2018年1月6日土曜日

雨情記念童謡館が10年に

 野口雨情記念湯本温泉童謡館は平成20(2008)年1月5日、オープンした。きのう(1月5日)、開館10周年記念式典・コンサートが開かれた。案内がきたので何か手伝いでも――と出かけたら、一番前の列に座らされた。
 
 童謡館は昭和モダンの建物=写真。かつては銀行だった。「童謡のまちづくり市民会議」(九頭見淑子会長)が入館料をとらずに、ボランティアで運営している。

 雨情は妻と離婚後、常磐湯本温泉でしばらくくすぶっていた。童謡詩人として大成する前で、温泉旅館古滝屋社長の故里見庫男さん=いわき地域学會初代代表幹事=が湯本温泉時代の雨情について調べ、資料を収集してきた。その資料約1400点を里見さんが寄贈して、童謡館がオープンした。里見さんが初代館長に就いた。今は盟友の矢内忠さんが館長を引き継いでいる。
 
 私は、童謡にも雨情にもほとんど関心がなかった。たまたま会社を辞めた時期と童謡館の開館準備時期が重なり、里見さんから頼まれて目録づくりを手伝った。それを機に、雨情を調べ始め、情に厚い人となりを知るにつけ、全集だけでなく関連する本も読み漁るようになった。

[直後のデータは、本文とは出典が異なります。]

<file path="src/hdl/dbe_pkg.sv">
// Package with constants and carrier types of the debug access error-handling engine.
// Overview of operation
// - Bus data errors arrive with the transfer acknowledge that ends the access.
// - Read ending in bus error sets the error bit and clears data valid.
// - Write ending in bus data error sends transfer code 8 message, error code 00011.
// - Start without valid address yields an address error reported as usual.
// - Access register rewrite mid-block stops at next beat boundary, data discarded.
// - A newly programmed access starts only after the controller has recovered.
// - Clearing the start bit mid-block ends it and sends a ready message.
// - System reset during an access ends it, clears start, sends error message.
// - Start requested during system reset is refused, start cleared, error message.
// - Address errors and write data errors send messages with distinct codes.
package dbe_pkg;
  localparam int DATA_W = 32;
  localparam int ADDR_W = 32;
  localparam int AV_ADDR_W = 5;
  localparam int CNT_W = 8;
  localparam int IRQ_W = 3;
  // Register byte offsets on the Avalon slave.
  localparam logic [AV_ADDR_W-1:0] OFS_RWA = 5'h00;
  localparam logic [AV_ADDR_W-1:0] OFS_RW_ACCESS_ADDRESS_CTRL = 5'h04;
  localparam logic [AV_ADDR_W-1:0] OFS_UDI = 5'h08;
  localparam logic [AV_ADDR_W-1:0] OFS_UDI_STS = 5'h0C;
  localparam logic [AV_ADDR_W-1:0] OFS_IRQ_STS = 5'h10;
  localparam logic [AV_ADDR_W-1:0] OFS_IRQ_CLR = 5'h14;
  localparam logic [AV_ADDR_W-1:0] OFS_IRQ_EN = 5'h18;
  // Access register fields.
  localparam int RWA_START = 0;
  localparam int RWA_READ = 1;
  localparam int RWA_CNT_LO = 8;
  localparam int RWA_W = 16;
  localparam logic [RWA_W-1:0] RWA_RESET = 16'h0000;
  // Status bits of the data register and interrupt sources.
  localparam int UDI_DV = 0;
  localparam int UDI_ERR = 1;
  localparam int IRQ_RDERR = 0;
  localparam int IRQ_ERRMSG = 1;
  localparam int IRQ_DONE = 2;
  // Message codes.
  localparam logic [5:0] TRANSFER_CODE_ERROR = 6'h08;
  localparam logic [5:0] TRANSFER_CODE_READY = 6'h07;
  localparam logic [4:0] ECODE_WR_DATA = 5'h03;
  localparam logic [4:0] ECODE_ADDR = 5'h01;
  localparam logic [4:0] ECODE_RESET = 5'h02;
  localparam logic [ADDR_W-1:0] BEAT_BYTES = 32'h0000_0004;
  localparam logic [DATA_W-1:0] ZERO_WORD = 32'h0000_0000;

  typedef enum {ST_IDLE, ST_WAIT, ST_ISSUE, ST_RECOVER} dbe_state_t;

  typedef struct packed {
    logic valid;
    logic [5:0] transfer_code;
    logic [4:0] ecode;
  } dbe_msg_t;

  typedef struct packed {
    logic req;
    logic we;
    logic [ADDR_W-1:0] addr;
    logic [DATA_W-1:0] wdata;
  } dbe_lb_req_t;

  typedef struct packed {
    logic ack;
    logic data_err;
    logic addr_err;
    logic [DATA_W-1:0] rdata;
  } dbe_lb_rsp_t;
endpackage : dbe_pkg

</file>
<file path="src/hdl/dbe_rw_access.sv">
// Debug read/write access engine with bus error, rewrite, cancel and reset handling.
//
// Chosen here: the Avalon-MM interface to the registers and the address map.
module dbe_rw_access (
  input wire logic clk,
  input wire logic reset,
  input wire logic sys_reset,
  input wire logic [dbe_pkg::AV_ADDR_W-1:0] avs_address,
  input wire logic avs_read,
  input wire logic avs_write,
  input wire logic [dbe_pkg::DATA_W-1:0] avs_writedata,
  output logic [dbe_pkg::DATA_W-1:0] avs_readdata,
  output logic avs_waitrequest,
  output dbe_pkg::dbe_lb_req_t lb_req,
  input wire dbe_pkg::dbe_lb_rsp_t lb_rsp,
  output dbe_pkg::dbe_msg_t msg,
  output logic irq
);
  import dbe_pkg::*;

  typedef struct packed {
    dbe_state_t state;
    logic wait_q;
    logic [DATA_W-1:0] rdata_q;
    logic [RWA_W-1:0] rwa_q;
    logic [ADDR_W-1:0] rw_access_address_ctrl_q;
    logic addr_ok_q;
    logic [DATA_W-1:0] udi_q;
    logic dv_q;
    logic uerr_q;
    logic [ADDR_W-1:0] cur_addr_q;
    logic [CNT_W-1:0] cnt_q;
    logic abort_q;
    dbe_lb_req_t lb_q;
    dbe_msg_t msg_q;
    logic [IRQ_W-1:0] sts_q;
    logic [IRQ_W-1:0] en_q;
    logic irq_q;
  } dbe_regs_t;

  dbe_regs_t r_q;
  dbe_regs_t r_d;
  logic wr_acc;
  logic rd_acc;
  logic [IRQ_W-1:0] ev;
  logic [IRQ_W-1:0] clr;
  logic is_read;

  // Zero-extends a narrow field into a bus word.
  function automatic logic [DATA_W-1:0] widen(input logic [RWA_W-1:0] v);
    widen = {{(DATA_W-RWA_W){1'b0}}, v};
  endfunction : widen

  // Builds an error message with the given code.
  function automatic dbe_msg_t err_msg(input logic [4:0] code);
    err_msg = '{valid: 1'b1, transfer_code: TRANSFER_CODE_ERROR, ecode: code};
  endfunction : err_msg

  // The bus request stands through the one cycle that waitrequest is low, so writes and reads act there.
  assign wr_acc = avs_write && !r_q.wait_q;
  assign rd_acc = avs_read && !r_q.wait_q;
  assign is_read = r_q.rwa_q[RWA_READ];

  always_comb begin
    r_d = r_q;
    ev = '0;
    clr = '0;
    r_d.msg_q.valid = 1'b0;

    // Avalon handshake: one wait cycle, then a single cycle with waitrequest low.
    if (r_q.wait_q && (avs_read || avs_write)) begin
      r_d.wait_q = 1'b0;
      r_d.rdata_q = ZERO_WORD;
      if (avs_address == OFS_RWA) begin
        r_d.rdata_q = widen(r_q.rwa_q);
      end else if (avs_address == OFS_RW_ACCESS_ADDRESS_CTRL) begin
        r_d.rdata_q = r_q.rw_access_address_ctrl_q;
      end else if (avs_address == OFS_UDI) begin
        r_d.rdata_q = r_q.udi_q;
      end else if (avs_address == OFS_UDI_STS) begin
        r_d.rdata_q[UDI_DV] = r_q.dv_q;
        r_d.rdata_q[UDI_ERR] = r_q.uerr_q;
      end else if (avs_address == OFS_IRQ_STS) begin
        r_d.rdata_q[IRQ_W-1:0] = r_q.sts_q;
      end else if (avs_address == OFS_IRQ_EN) begin
        r_d.rdata_q[IRQ_W-1:0] = r_q.en_q;
      end
    end else begin
      r_d.wait_q = 1'b1;
    end

    // Register writes; a rewrite of the access register while busy also requests an abort.
    if (wr_acc) begin
      if (avs_address == OFS_RWA) begin
        r_d.rwa_q = avs_writedata[RWA_W-1:0];
        if (r_q.state != ST_IDLE) begin
          r_d.abort_q = 1'b1;
        end
      end else if (avs_address == OFS_RW_ACCESS_ADDRESS_CTRL) begin
        r_d.rw_access_address_ctrl_q = avs_writedata;
        r_d.addr_ok_q = 1'b1;
      end else if (avs_address == OFS_UDI) begin
        r_d.udi_q = avs_writedata;
        r_d.dv_q = 1'b1;
        r_d.uerr_q = 1'b0;
      end else if (avs_address == OFS_IRQ_CLR) begin
        clr = avs_writedata[IRQ_W-1:0];
      end else if (avs_address == OFS_IRQ_EN) begin
        r_d.en_q = avs_writedata[IRQ_W-1:0];
      end
    end
    // Reading the data word hands it to the tool, freeing the slot for the next read beat.
    if (rd_acc && avs_address == OFS_UDI && is_read) begin
      r_d.dv_q = 1'b0;
    end

    case (r_q.state)
      ST_IDLE: begin
        if (r_q.rwa_q[RWA_START]) begin
          if (sys_reset) begin
            r_d.rwa_q[RWA_START] = 1'b0;
            r_d.msg_q = err_msg(ECODE_RESET);
            ev[IRQ_ERRMSG] = 1'b1;
          end else if (!r_q.addr_ok_q) begin
            // No address programmed: treated as a bus address error.
            r_d.rwa_q[RWA_START] = 1'b0;
            r_d.msg_q = err_msg(ECODE_ADDR);
            ev[IRQ_ERRMSG] = 1'b1;
          end else begin
            r_d.cur_addr_q = r_q.rw_access_address_ctrl_q;
            r_d.cnt_q = r_q.rwa_q[RWA_CNT_LO +: CNT_W];
            r_d.abort_q = 1'b0;
            r_d.uerr_q = 1'b0;
            if (is_read) begin
              r_d.dv_q = 1'b0;
            end
            r_d.state = ST_WAIT;
          end
        end
      end
      ST_WAIT: begin
        // Waits for the tool to empty (read) or fill (write) the data word.
        if (sys_reset) begin
          r_d.rwa_q[RWA_START] = 1'b0;
          r_d.msg_q = err_msg(ECODE_RESET);
          ev[IRQ_ERRMSG] = 1'b1;
          r_d.state = ST_IDLE;
        end else if (r_q.abort_q || wr_acc && avs_address == OFS_RWA) begin
          r_d.abort_q = 1'b1;
          r_d.state = ST_RECOVER;
        end else if (is_read ? !r_q.dv_q : r_q.dv_q) begin
          r_d.lb_q = '{req: 1'b1, we: !is_read, addr: r_q.cur_addr_q, wdata: r_q.udi_q};
          r_d.state = ST_ISSUE;
        end
      end
      ST_ISSUE: begin
        if (sys_reset) begin
          // The pending bus cycle is dropped; reset also clears the on-chip bus.
          r_d.lb_q.req = 1'b0;
          r_d.rwa_q[RWA_START] = 1'b0;
          r_d.msg_q = err_msg(ECODE_RESET);
          ev[IRQ_ERRMSG] = 1'b1;
          r_d.state = ST_IDLE;
        end else if (lb_rsp.ack) begin
          r_d.lb_q.req = 1'b0;
          if (lb_rsp.addr_err || lb_rsp.data_err) begin
            r_d.rwa_q[RWA_START] = 1'b0;
            r_d.state = ST_IDLE;
            if (is_read && !lb_rsp.addr_err) begin
              r_d.uerr_q = 1'b1;
              r_d.dv_q = 1'b0;
              ev[IRQ_RDERR] = 1'b1;
            end else begin
              r_d.msg_q = err_msg(lb_rsp.addr_err ? ECODE_ADDR : ECODE_WR_DATA);
              ev[IRQ_ERRMSG] = 1'b1;
              if (is_read) begin
                r_d.uerr_q = 1'b1;
                r_d.dv_q = 1'b0;
              end
            end
          end else if (r_q.abort_q || wr_acc && avs_address == OFS_RWA) begin
            // Beat completed after a rewrite: its data is thrown away.
            r_d.abort_q = 1'b1;
            if (!is_read) begin
              r_d.dv_q = 1'b0;
            end
            r_d.state = ST_RECOVER;
          end else begin
            if (is_read) begin
              r_d.udi_q = lb_rsp.rdata;
              r_d.dv_q = 1'b1;
            end else begin
              r_d.dv_q = 1'b0;
            end
            r_d.cur_addr_q = r_q.cur_addr_q + BEAT_BYTES;
            if (r_q.cnt_q == '0) begin
              r_d.rwa_q[RWA_START] = 1'b0;
              r_d.msg_q = '{valid: 1'b1, transfer_code: TRANSFER_CODE_READY, ecode: 5'h00};
              ev[IRQ_DONE] = 1'b1;
              r_d.state = ST_IDLE;
            end else begin
              r_d.cnt_q = r_q.cnt_q - 1'b1;
              r_d.state = ST_WAIT;
            end
          end
        end
      end
      ST_RECOVER: begin
        // One idle cycle lets the controller settle before the next access may begin.
        r_d.abort_q = 1'b0;
        r_d.state = ST_IDLE;
        if (!r_q.rwa_q[RWA_START]) begin
          r_d.msg_q = '{valid: 1'b1, transfer_code: TRANSFER_CODE_READY, ecode: 5'h00};
          ev[IRQ_DONE] = 1'b1;
        end
      end
      default: begin
        r_d.state = ST_IDLE;
      end
    endcase

    // Sticky status: a new event wins over a clear in the same cycle.
    r_d.sts_q = (r_q.sts_q & ~clr) | ev;
    r_d.irq_q = |(r_d.sts_q & r_d.en_q);
  end

  // All state registers; the synchronous reset returns every field to its idle value.
  always_ff @(posedge clk) begin
    if (reset) begin
      r_q <= '0;
      r_q.state <= ST_IDLE;
      r_q.wait_q <= 1'b1;
      r_q.rwa_q <= RWA_RESET;
    end else begin
      r_q <= r_d;
    end
  end

  // Outputs come straight from the state register.
  assign avs_readdata = r_q.rdata_q;
  assign avs_waitrequest = r_q.wait_q;
  assign lb_req = r_q.lb_q;
  assign msg = r_q.msg_q;
  assign irq = r_q.irq_q;
endmodule : dbe_rw_access

</file>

 里見さんからはそのほかに、こんな宿題も出された。「毎月1回、文学教室をやってほしい。最初は金子みすゞ。あとは自由」。あわてて調べ始めた。調べてゆくうちに、水戸で生まれ、いわき市平で育った島田忠夫が金子みすゞと双璧をなす新進童謡詩人であることを知った。

「全国区」の童謡詩人であっても、どこかでいわきの人間とかかわっていないか、いわきとゆかりのある人間とつながっていないか――そういうネットワークの観点から、みすゞのほかに、みすゞの師匠の西條八十、八十の弟子のサトウハチロー、あるいは竹久夢二、そして雨情、暮鳥ゆかりの人々を調べては報告してきた。

 この宿題があったために、いわきの近代史にも興味がわき、今は吉野せい『洟をたらした神』の“注釈”づくりを楽しめるようになった。

 東日本大震災では、童謡館も被害に遭った。傷みがひどく、休館を余儀なくされた。そのままにしておくわけにはいかない――「童謡のまちづくり市民会議」が市の補助制度を活用して修繕し、2012年1月5日、再オープンした。1月5日は童謡館の原点の日だ。

 今年(2018年)は児童雑誌「赤い鳥」が創刊されて100年の節目の年。大正時代、「唱歌」を超える歌をと始まった「童謡」運動は、その初期に大きなうねりとなって日本列島に広がった。雨情はそのトップランナーだった。